The Ghana Irrigation Development Authority (GIDA) has explained that the $12 million payment to the contractor responsible for the Pwalugu Multipurpose Irrigation Dam project.

GIDA in justifying the payment, said it was part of the contractual agreement with Messrs Power Construction Corporation of China (POWERCHINA). The payment, totaling $11.9 million, was designated as mobilization funds.

GIDA stressed that the payment to POWERCHINA was made in accordance with the terms of the contract, which required a mobilisation fee.

The pre-construction document submission process and the start of specific physical work were among the first project activities that this fee was meant to streamline.

It was anticipated that the 2019 project, which would include a hydro-solar hybrid system with 60 MW of hydropower and 50 MW of solar power, would be finished in the second half of 2024.

The $993 million Pwalugu multifunctional dam project in the Talensi District was formally started in November 2019 by President Akufo-Addo.

Inquiries concerning the $12 million payment made to MS Power China International Group Limited for the project were answered by the Bank of Ghana (BoG) earlier this month.

In a statement issued on Tuesday, May 28, GIDA emphasized that the $12 million payment is not to be interpreted as the project’s final payment.

GIDA stressed that it is clear that this contribution only constitutes a percentage of the total financial commitment given the scope and cost of the Pwalugu Dam project.

The statement went on to say that the payment was paid in three installments, each of which was intended to mark a different project milestone.

“The EPC contract consisted of a detailed feasibility study (engineering designs, social and environmental impact assessment, soil and agronomic studies) and engineering construction (working drawings and setting out of works).
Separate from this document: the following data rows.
$ cat src/rtl/alu_arbiter_pkg.sv
// rtl/alu_arbiter_pkg.sv - shared opcodes, FSM states and opcode legality check
package alu_arbiter_pkg;

    localparam logic [2:0] ALU_FWD = 3'b000;
    localparam logic [2:0] ALU_ADD = 3'b001;
    localparam logic [2:0] ALU_AND = 3'b010;
    localparam logic [2:0] ALU_OR  = 3'b011;

    typedef enum logic {
        IDLE = 1'b0,
        EXEC = 1'b1
    } state_t;

    function automatic logic op_illegal(input logic [2:0] sel);
        return !(sel inside {ALU_FWD, ALU_ADD, ALU_AND, ALU_OR});
    endfunction

endpackage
It is important to note that these are all pre-construction activities that are required before actual construction works can commence.”

“Under the contract, the government was expected to pay USD 48,570,889.69 million (which constitutes 12% of the total contract sum of USD 404,757,414.06) as mobilisation to the contractor subject to the provision of an advance payment guarantee from a reputable bank.”

“Following the receipt of the advance payment guarantee with the face value of USD 60,713,612.11 from the contractor’s bankers (Stanbic Bank), an amount of USD 11,949,088.06 (25% of the total advance mobilisation required) was paid in three tranches,” the statement read in part.

The Minority in Parliament led by the Ranking Member on the Mines and Energy Committee, John Jinapor, has vowed to ensure every amount spent so far is accounted for.

He has insisted that they will ensure that anyone who has done anything wrong in this matter is dealt with.

“We will activate all the parliamentary processes to retrieve that amount of money, almost 200 million cedis, that has been dashed to this contractor. Somebody must be held accountable. $12 million can do a lot in this country.”

“So we’ll use every legitimate means, every legal means to retrieve the money and punish those who have caused this financial crime and financial loss to the state,” he said.